Step 9: Share Your Formation¶
Share your customized Big Data formation with others:
- Right-click the my-spark-cluster formation
- Select Share
- Choose to share with a specific user, your organization, or a group
Step 10: Shut Down the Cluster¶
When your workload is complete, shut down the cluster to stop costs.
- Right-click your running session
- Select Shutdown
Warning
A running cluster with multiple nodes incurs costs for every node in the cluster. Always shut down the cluster when you are not actively running workloads. After shutdown, only image storage costs remain.
Key Concepts¶
| Concept | Description |
|---|---|
| Big Data Lab | A formation that provisions a managed Hadoop/Spark cluster |
| Master Node | Coordinates the cluster, runs job schedulers (YARN), hosts web interfaces |
| Worker Nodes | Execute distributed tasks, store HDFS data |
| EMR / Dataproc | Managed cluster services from AWS and GCP respectively |
- Big Data formations deploy clusters, not single machines
- The number of worker nodes determines your cluster's parallel processing capacity
- Applications (Spark, Hive, Zeppelin) are installed automatically during provisioning
- Cluster configuration can be customized via SSH on the master node
Next Steps¶
- Create a Custom Jupyter Lab - Single-machine Jupyter for smaller workloads
- Create a Custom RStudio Lab - R development environment
- Object Storages Guide - Store input/output data for your cluster
- Formations User Guide - Complete formations documentation
- Sessions Guide - Managing running sessions with real-time cost tracking
- Cloud Operations - Governance, budgets, and policy enforcement
Troubleshooting¶
Cluster takes a long time to provision
Big Data clusters typically take 5-10 minutes to provision. This is normal because:
- Multiple nodes must be started
- Applications are installed and configured across the cluster
- Networking between nodes must be established
If provisioning exceeds 15 minutes, check your cloud account quotas and region availability.
Cannot connect to the notebook interface
Ensure that:
- The session shows a green tick (all nodes fully provisioned)

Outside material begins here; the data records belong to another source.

**flow/config.mk**
```make
export PLATFORM = sky130hd
export DESIGN_NAME = contador_normal
export DESIGN_NICKNAME = contador_normal
export VERILOG_FILES = /design/flow/design.v
export SDC_FILE = /design/flow/constraint.sdc
export NUM_CORES = 4
export LEC_CHECK = 1
export CORE_AREA = 10 10 70 70
export DIE_AREA = 0 0 80 80
```
**flow/constraint.sdc**
```tcl
current_design contador_normal

set clk_period 1.3
set clk_io_pct 0.2

create_clock -name clk0 -period $clk_period [get_ports {CLOCK}]

set non_clock_inputs [all_inputs -no_clocks]
set_input_delay [expr $clk_period * $clk_io_pct] -clock clk0 $non_clock_inputs
set_output_delay [expr $clk_period * $clk_io_pct] -clock clk0 [all_outputs]
```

- Your browser allows pop-ups from the RosettaHub domain
- Your network does not block the required ports
Try refreshing the session connectivity panel and clicking the link again.
Spark job fails with resource errors
Your cluster may not have enough resources. Consider:
- Increasing the number of worker nodes in the formation configuration
- Selecting a larger instance type for workers
- Optimizing your Spark job's memory and executor settings
- Checking YARN Resource Manager for available cluster capacity
Installed libraries are missing after relaunch
Libraries installed via SSH or notebook must be preserved through a machine image snapshot. Use Create Machine Image (Step 8) to save your customizations before shutting down.